The 2080 Super vs. 3060 Ti isn't really surprising when you're running with RT Ultra preset and DLSS. Nvidia put quite a bit more effort into optimizing the RT and Tensor cores on Ampere. So 3060 Ti has 38 RT cores that are theoretically about 70 percent faster per core than Turing RT cores. 2080 Super has 48 RT cores. 38 * 1.7 = 65. That's potentially up to 35 percent faster in RT code. Tensor cores are a similar story: 3060 Ti has 152 Tensor cores, but each is twice as powerful as a Turing Tensor core, and with sparsity is up to four times as powerful. So 152 Ampere Tensor cores is roughly equal to 608 Turing Tensor cores, and the 2080 Super only has 384 Tensor cores. In non-RT performance, the 2080 Super is much closer to the 3060 Ti, but even in our review of the 3060 Ti we found it was on average 5 percent faster than 2080 Super in traditional rasterization performance. In ray tracing games, the average was still only about 5%, but Control for example has the 3060 Ti leading by 12-15% and Boundary it's also around 10% faster. So in Cyberpunk seeing a 15% lead isn't impossible.
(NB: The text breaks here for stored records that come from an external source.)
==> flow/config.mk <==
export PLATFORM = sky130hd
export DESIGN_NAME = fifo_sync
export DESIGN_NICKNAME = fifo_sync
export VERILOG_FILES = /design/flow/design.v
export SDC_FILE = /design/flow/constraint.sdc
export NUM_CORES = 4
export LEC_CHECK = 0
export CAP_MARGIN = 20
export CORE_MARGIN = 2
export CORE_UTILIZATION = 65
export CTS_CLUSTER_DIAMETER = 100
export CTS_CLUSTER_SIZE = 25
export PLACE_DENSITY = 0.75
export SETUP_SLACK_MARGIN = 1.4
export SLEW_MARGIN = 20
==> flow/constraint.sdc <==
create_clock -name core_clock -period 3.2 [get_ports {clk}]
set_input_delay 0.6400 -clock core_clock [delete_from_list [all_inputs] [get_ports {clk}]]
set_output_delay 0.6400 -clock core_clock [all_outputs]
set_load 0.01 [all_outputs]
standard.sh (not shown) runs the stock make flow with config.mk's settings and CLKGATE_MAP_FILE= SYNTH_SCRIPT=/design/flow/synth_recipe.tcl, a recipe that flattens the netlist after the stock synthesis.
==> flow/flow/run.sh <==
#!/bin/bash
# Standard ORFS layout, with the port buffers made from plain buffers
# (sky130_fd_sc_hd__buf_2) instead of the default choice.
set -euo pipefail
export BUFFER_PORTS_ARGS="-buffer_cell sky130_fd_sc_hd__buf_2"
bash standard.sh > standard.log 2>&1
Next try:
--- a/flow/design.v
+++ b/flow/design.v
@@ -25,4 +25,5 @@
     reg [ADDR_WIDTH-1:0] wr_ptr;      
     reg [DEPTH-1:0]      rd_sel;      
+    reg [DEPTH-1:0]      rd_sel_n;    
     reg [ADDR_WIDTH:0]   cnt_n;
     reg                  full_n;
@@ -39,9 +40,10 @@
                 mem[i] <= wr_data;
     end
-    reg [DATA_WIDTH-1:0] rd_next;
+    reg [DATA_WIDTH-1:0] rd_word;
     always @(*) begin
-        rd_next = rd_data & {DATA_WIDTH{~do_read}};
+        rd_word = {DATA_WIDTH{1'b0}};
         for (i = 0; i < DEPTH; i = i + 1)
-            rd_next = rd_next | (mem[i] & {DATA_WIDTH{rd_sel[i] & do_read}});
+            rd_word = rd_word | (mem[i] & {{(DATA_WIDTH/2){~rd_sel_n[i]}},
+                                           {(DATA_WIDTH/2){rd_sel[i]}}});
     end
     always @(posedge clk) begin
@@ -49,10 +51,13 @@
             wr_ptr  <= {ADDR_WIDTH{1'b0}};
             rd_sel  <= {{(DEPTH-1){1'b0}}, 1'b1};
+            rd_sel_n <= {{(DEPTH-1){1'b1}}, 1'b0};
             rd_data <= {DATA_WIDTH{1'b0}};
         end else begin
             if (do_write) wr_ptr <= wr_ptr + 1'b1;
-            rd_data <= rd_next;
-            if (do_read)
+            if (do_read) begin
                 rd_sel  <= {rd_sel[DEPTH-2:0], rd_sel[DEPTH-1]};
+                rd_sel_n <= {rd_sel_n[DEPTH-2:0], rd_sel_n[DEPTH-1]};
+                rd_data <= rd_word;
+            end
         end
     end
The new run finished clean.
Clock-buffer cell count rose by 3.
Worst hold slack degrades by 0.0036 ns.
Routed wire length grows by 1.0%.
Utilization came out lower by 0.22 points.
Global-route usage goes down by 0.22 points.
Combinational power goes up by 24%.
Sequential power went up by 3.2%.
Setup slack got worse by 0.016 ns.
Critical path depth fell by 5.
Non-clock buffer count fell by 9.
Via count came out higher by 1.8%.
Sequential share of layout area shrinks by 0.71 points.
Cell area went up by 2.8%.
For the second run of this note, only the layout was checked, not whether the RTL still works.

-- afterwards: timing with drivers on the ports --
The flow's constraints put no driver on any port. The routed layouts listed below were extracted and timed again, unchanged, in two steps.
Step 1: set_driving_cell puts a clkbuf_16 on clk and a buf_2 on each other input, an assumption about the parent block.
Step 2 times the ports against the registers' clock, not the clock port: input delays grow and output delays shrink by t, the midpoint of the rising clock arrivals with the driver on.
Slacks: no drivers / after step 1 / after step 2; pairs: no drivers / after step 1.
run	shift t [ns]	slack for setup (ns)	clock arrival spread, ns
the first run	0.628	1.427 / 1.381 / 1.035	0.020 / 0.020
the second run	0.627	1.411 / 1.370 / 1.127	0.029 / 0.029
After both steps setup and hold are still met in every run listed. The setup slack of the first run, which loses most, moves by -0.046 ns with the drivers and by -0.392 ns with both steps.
Source: an optimization exercise on an open RTL-to-GDS flow (aim: small area, a short achievable clock period and few clock cycles per item). Production flows keep margins and buffers that such runs may drop.
Only simulation tests tie the RTL to the original design; equivalence was not proved.

// CPU
module CPU(
				clk,
			  rst_n,
		   IO_stall,
         awid_m_inf,
       awaddr_m_inf,
       awsize_m_inf,
      awburst_m_inf,
        awlen_m_inf,
      awvalid_m_inf,
      awready_m_inf,
        wdata_m_inf,
        wlast_m_inf,
       wvalid_m_inf,
       wready_m_inf,
          bid_m_inf,
        bresp_m_inf,
       bvalid_m_inf,
       bready_m_inf,
         arid_m_inf,
       araddr_m_inf,
        arlen_m_inf,
       arsize_m_inf,
      arburst_m_inf,
      arvalid_m_inf,
      arready_m_inf, 
          rid_m_inf,
        rdata_m_inf,
        rresp_m_inf,
        rlast_m_inf,
       rvalid_m_inf,
       rready_m_inf 
);
export LEC_CHECK = 0
export CAP_MARGIN = 20
export CORE_MARGIN = 2
export CORE_UTILIZATION = 55.0
export CTS_CLUSTER_DIAMETER = 120
export CTS_CLUSTER_SIZE = 24
export PLACE_DENSITY = 0.7
export SETUP_SLACK_MARGIN = 5
export SLEW_MARGIN = 20
create_clock -name core_clock -period 10.0 [get_ports {clk}]
standard.sh (not shown) runs the stock make flow with config.mk's settings and CLKGATE_MAP_FILE= SYNTH_SCRIPT=/design/flow/synth_recipe.tcl, a recipe that flattens the netlist after the stock synthesis.
==> flow/flow/run.sh <==
#!/bin/bash
# Standard layout, with timing repair aiming for a larger setup margin.
set -euo pipefail
bash standard.sh SETUP_SLACK_MARGIN=6 finish > standard_flow.log 2>&1
Testbench counts at the start, summed over its fixed seeds: cycles 38,604, instructions 12,000.
Next try:
Settings changed: CTS_CLUSTER_DIAMETER 120 to default, CTS_CLUSTER_SIZE 24 to default, PLACE_DENSITY 0.7 to 0.5.
After rerunning:
- global-route usage rises by 1.5 points
- final area rises by 4.3%
- die area does not change
- clock-buffer cell count rises by 63
- synthesized area is unchanged
- synthesized cell count is unchanged
- non-clock buffer count rises by 26
Next try:
==> flow/flow/run.sh (replaced) <==
#!/bin/bash
# Standard layout, with timing repair aiming for a larger setup margin.
set -euo pipefail
bash standard.sh SETUP_SLACK_MARGIN=5.5 finish > standard_flow.log 2>&1
Settings changed: PLACE_DENSITY 0.5 to default.
- The changed run went through all stages and came out clean
- wire length came out lower by 3.1%
- fmax came out lower by 11%
- sequential share of layout area came out higher by 1.4 points
- synthesized area does not change
- setup slack got worse by 0.52 ns
- register-to-register slack got worse by 0.52 ns
- utilization came out lower by 2.4 points
- first-iteration DRC count came out lower by 4.3%
- via count came out lower by 2.1%
Next try:
==> flow/flow/run.sh (replaced) <==
#!/bin/bash
# Standard layout, with timing repair aiming for a larger setup margin.
set -euo pipefail
bash standard.sh SETUP_SLACK_MARGIN=6 finish > standard_flow.log 2>&1
Settings changed: PLACE_DENSITY from default to 0.75.
- cell count increases by 1.2%
- worst hold slack gets worse by 0.026 ns
- sequential share of layout area decreases by 1.2 points
Next try:
==> flow/flow/run.sh (replaced) <==
#!/bin/bash
# Standard layout, with timing repair aiming for a larger setup margin.
set -euo pipefail
bash standard.sh SETUP_SLACK_MARGIN=6.2 finish > standard_flow.log 2>&1
Settings changed: CORE_UTILIZATION 55.0 to 62.0, CTS_CLUSTER_DIAMETER from default to 120, CTS_CLUSTER_SIZE from default to 24.
Non-clock buffer count grows by 100.
Critical path depth stays the same.
Count of clock-buffer cells in the layout goes down by 58.
Cell count went down by 2.7%.
Design area is lower by 0.50%.
Worst setup slack hardly moves.
Maximum frequency barely changes.
Wire length came out higher by 1.6%.

* * *

CPU, a different RTL version from the one above (not shown whole).
For scale: ~1000 flip-flops, ~230 I/O pins, roughly 62000 um2 of cells after synthesis.
Settings: LEC_CHECK=0, CAP_MARGIN=20, CORE_MARGIN=2, CORE_UTILIZATION=55.0, SETUP_SLACK_MARGIN=5, SLEW_MARGIN=20; clock period 10.0 ns.
run.sh (not shown) runs the stock make flow with config.mk's settings and CLKGATE_MAP_FILE= SYNTH_SCRIPT=/design/flow/synth_recipe.tcl, a recipe that flattens the netlist after the stock synthesis.
Stock flow here: none of the scripts above is used.
Testbench counts at the start, summed over its fixed seeds: cycles 38,608, instructions 12,000.
Rerun with:
==> flow/flow/run.sh (new file) <==
#!/bin/bash
# Standard layout, with timing repair aiming for a larger setup margin.
set -euo pipefail
bash standard.sh SETUP_SLACK_MARGIN=6 finish > standard_flow.log 2>&1
==> flow/standard.sh (new file) <==
#!/bin/bash
# synth_recipe.tcl (not shown) runs the flow's synth.tcl, then flattens the netlist and writes it again
# the make line also repeats each setting of config.mk as NAME=value (left out here)
make -C /OpenROAD-flow-scripts/flow DESIGN_CONFIG=/design/flow/config.mk WORK_HOME=/design/flow/orfs CLKGATE_MAP_FILE= SYNTH_SCRIPT=/design/flow/synth_recipe.tcl "${@:-finish}"
removed: flow/run.sh
Result: The changed run completed without violations. First-iteration DRC count rises by 4.6%. Synthesized cell count stays the same. Global-route usage grows by 1.3 points. Core utilization rose by 2.7 points. Final area climbs by 4.5%.

==> re-timing with driven ports <==
No port has a modelled driver above. Below, the same layouts with a new extraction and two added sets of constraints.
Step 1 assumes that a clkbuf_16 drives the clock port and a buf_2 every other input.
Step 2, shift: input delay + t, output delay - t, t = (earliest + latest rising clock arrival at the registers) / 2. This alone moves slack from input paths to output paths.
a / b / c = no drivers / after step 1 / after step 2; a / b = the first two.
run | shift t [ns] | setup slack, ns | worst hold slack (ns) | worst setup path at the end | pins driven straight from the clock port
the first run of note 1 | 0.791 | 5.947 / 5.947 / 5.378 | 0.335 / 0.335 / 0.335 | input to register | 1
the second run of note 1 | 0.786 | 5.984 / 5.984 / 5.303 | 0.324 / 0.324 / 0.324 | input to register | 1
the third run of note 1 | 0.790 | 5.468 / 5.468 / 4.784 | 0.328 / 0.328 / 0.328 | input to register | 1
the fourth run of note 1 | 0.791 | 5.958 / 5.958 / 5.371 | 0.302 / 0.302 / 0.302 | input to register | 1
the fifth run of note 1 | 0.788 | 5.955 / 5.955 / 5.483 | 0.336 / 0.336 / 0.336 | input to register | 1
the first run of note 2 | 0.788 | 5.097 / 5.097 / 4.598 | 0.315 / 0.315 / 0.315 | input to register | 1
the second run of note 2 | 0.798 | 5.744 / 5.744 / 5.114 | 0.326 / 0.326 / 0.326 | input to register | 1
After both steps every run listed still meets setup and hold. For the third run of note 1, which loses most, drivers alone change the setup slack by 0.000 ns; drivers and shift together by -0.684 ns.
This is an optimization exercise on Yosys and OpenROAD, whose aim is a short achievable clock period and few clock cycles, not a production implementation.
Where RTL was checked, it was by simulation tests only, not by an equivalence proof against the original.
The RTL of runs 1 and 2 was laid out without a check of its function.
No activity file was given, so power comes from the tool's default toggle rates.

## design/flow/config.mk

```make
export PLATFORM = sky130hd
export DESIGN_NAME = CacheController
export DESIGN_NICKNAME = CacheController
export VERILOG_FILES = /design/flow/design.v
export SDC_FILE = /design/flow/constraint.sdc
export NUM_CORES = 4
export LEC_CHECK = 0
export ABC_CLOCK_PERIOD_IN_PS = 2000
export CAP_MARGIN = 20
export CORE_MARGIN = 2
export CORE_UTILIZATION = 45
export PLACE_DENSITY = 0.6
export SETUP_SLACK_MARGIN = 3.1
export SLEW_MARGIN = 20
```

## design/flow/constraint.sdc

```tcl
create_clock -name core_clock -period 5.5 [get_ports {clk}]
set_input_delay 1.1000 -clock core_clock [delete_from_list [all_inputs] [get_ports {clk}]]
set_output_delay 1.1000 -clock core_clock [all_outputs]
set_load 0.01 [all_outputs]
```

## design/flow/design.v

```verilog
`timescale 1ns / 1ps
module CacheController(
    rst,
    clk,
    wr,
    rd,
    data_rd,
    data_wr,
    addr_req,
    addr_resp,
    rdy,
    busy,
    wr_mem,
    rd_mem,
    busy_mem,
    data_rd_mem,
    data_wr_mem,
    addr_mem,
    cache_miss_count,
    cache_hit_count
    );
    input  rst;
    input  clk;
    input  wr;
    input  rd;
    output [31:0] data_rd;
    reg    [31:0] data_rd;
    input  [31:0] data_wr;
    input  [31:0] addr_req;
    output [31:0] addr_resp;
    reg    [31:0] addr_resp;
    output rdy;
    reg    rdy;
    output busy;
    reg    busy;
    output  wr_mem;
    output  rd_mem;
    input   busy_mem;
    input  [31:0] data_rd_mem;
    output [31:0] data_wr_mem;
    output [31:0] addr_mem;
    output [31:0] cache_miss_count;
    output [31:0] cache_hit_count;
    reg [15:0]  cache_valid;
    reg [23:0]  cache_tag [15:0];
    wire [23:0] addr_tag   = addr_req[31:8];
    wire [3:0]  addr_index = addr_req[7:4];
    wire req = wr | rd;
    assign rd_mem      = rd;
    assign wr_mem      = wr;
    assign addr_mem    = addr_req;
    assign data_wr_mem = data_wr;
    reg [15:0] line_hit;
    integer i;
    always @(*) begin
        for (i = 0; i < 16; i = i + 1)
            line_hit[i] = (addr_index == i) && cache_valid[i] && (cache_tag[i] == addr_tag);
    end
    wire hit = |line_hit;
    reg [31:0] cache_hit_count, cache_miss_count;
    always @(posedge clk or posedge rst) begin
        if (rst) begin
            cache_valid      <= 16'h0000;
            rdy              <= 1'b0;
            busy             <= 1'b1;
            cache_hit_count  <= 32'd0;
            cache_miss_count <= 32'd0;
        end else begin
            rdy  <= req;
            busy <= busy_mem;
            if (req) begin
                cache_valid[addr_index] <= 1'b1;
                if (hit)
                    cache_hit_count <= cache_hit_count + 32'd1;
                else
                    cache_miss_count <= cache_miss_count + 32'd1;
            end
        end
    end
    always @(posedge clk) begin
        if (req)
            cache_tag[addr_index] <= addr_tag;
    end
    always @(posedge clk or posedge rst) begin
        if (rst) begin
            addr_resp <= 32'h00000000;
            data_rd   <= 32'h00000000;
        end else begin
            addr_resp <= addr_req;
            data_rd   <= data_rd_mem;
        end
    end
endmodule
```
This is an optimization exercise on Yosys and OpenROAD, whose aim is small area, not a production implementation.
Only simulation tests tie the RTL to the original design; equivalence was not proved.
Power and IR drop assume default switching activity. The flow treats the clock pin as an ideal source, which a real chip does not have.

## build 55
## cam
module cam #(parameter WIDTH = 32, parameter ADDR_WIDTH = 5)
  (
   input                         clk_i,
   input                         rst_i,
   input                         read_enable_i,
   input  [ADDR_WIDTH - 1 : 0]   read_index_i,
   input                         write_enable_i,
   input  [ADDR_WIDTH - 1 : 0]   write_index_i,
   input  [WIDTH - 1 : 0]        write_data_i,
   input                         search_enable_i,
   input  [WIDTH - 1 : 0]        search_data_i,
   output logic                  read_valid_o,
   output logic [WIDTH - 1 : 0]  read_value_o,
   output logic                  search_valid_o,
   output logic [ADDR_WIDTH - 1 : 0] search_index_o
   );
Size in the first run: ~1100 flip-flops, about 120 I/O pins, roughly 0.049 mm^2 of cells after synthesis.
clock: 10.0 ns
lec_check: 0
cap_margin: 0
core_margin: 2
core_utilization: 60
setup_slack_margin: 0.3
slew_margin: 0
synth_hierarchical: 1
synth_minimum_keep_size: 0
standard.sh (not shown) runs the stock make flow with config.mk's settings and CLKGATE_MAP_FILE= SYNTH_SCRIPT=/design/flow/synth_recipe.tcl, a recipe that flattens the netlist after the stock synthesis.
==> flow/flow/run.sh <==
#!/bin/bash
# Own flow: the standard layout (standard.sh), with these changes:
#  - the port buffers are sky130 buf_2 cells instead of the resizer's default
#  - clock tree: larger sink clusters on clkbuf_16, no dummy loads
# Each step's full output goes to the ORFS logs under orfs/logs/, and
# standard.sh's own output to standard.log in this folder.
set -euo pipefail
export BUFFER_PORTS_ARGS="-buffer_cell sky130_fd_sc_hd__buf_2"
export CTS_ARGS="-sink_clustering_enable -repair_clock_nets -sink_clustering_size 30 -sink_clustering_max_diameter 90 -buf_list sky130_fd_sc_hd__clkbuf_16 -dont_use_dummy_load"
bash standard.sh finish > standard.log 2>&1
[inputs] build 70 vs build 55
--- a/flow/flow/run.sh
+++ b/flow/flow/run.sh
@@ -4,2 +4,3 @@
 #  - clock tree: larger sink clusters on clkbuf_16, no dummy loads
+#  - power recovery after global routing downsizes cells with slack to spare
 # Each step's full output goes to the ORFS logs under orfs/logs/, and
@@ -8,3 +9,4 @@
 export BUFFER_PORTS_ARGS="-buffer_cell sky130_fd_sc_hd__buf_2"
-export CTS_ARGS="-sink_clustering_enable -repair_clock_nets -sink_clustering_size 30 -sink_clustering_max_diameter 90 -buf_list sky130_fd_sc_hd__clkbuf_16 -dont_use_dummy_load"
+export CTS_ARGS="-sink_clustering_enable -repair_clock_nets -sink_clustering_size 28 -sink_clustering_max_diameter 80 -buf_list sky130_fd_sc_hd__clkbuf_16 -dont_use_dummy_load"
+export RECOVER_POWER=100
 bash standard.sh finish > standard.log 2>&1
Findings:
- In build 70 the implementation completed, yet the final layout does not meet the checks, the culprit being max-capacitance violations, max-slew violations.
- Shortest period the worst path allows delta for build 70 relative to build 55: 1.01 ns higher
- Build 55 -> build 70: cell area flat
- Via count (build 70 vs. build 55) increases slightly
- Compared with build 55, in build 70 data arrival time of the critical path +1.01 ns; global-route usage flat.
And yes, Nvidia worked extensively with CDPR to optimize Cyberpunk 2077 for Ampere GPUs as much as it could. It probably put plenty of effort into Turing as well, so that every RTX card plays the game quite well, but was it equivalent effort? Almost certainly not. This is the biggest game of the year, by far -- possibly the biggest game launch of the decade. This is supposed to be the game to move RT into the "must have" category. While I like the end result in terms of visuals, I don't think it gets there. I'm still surprised at how good the game looks even at low or medium settings, though outdoor areas don't necessarily convey the enhancements you can get from RT as well as some indoor areas. But if your GPU can't handle RT Ultra, you can still enjoy the game at medium settings -- bugs and all.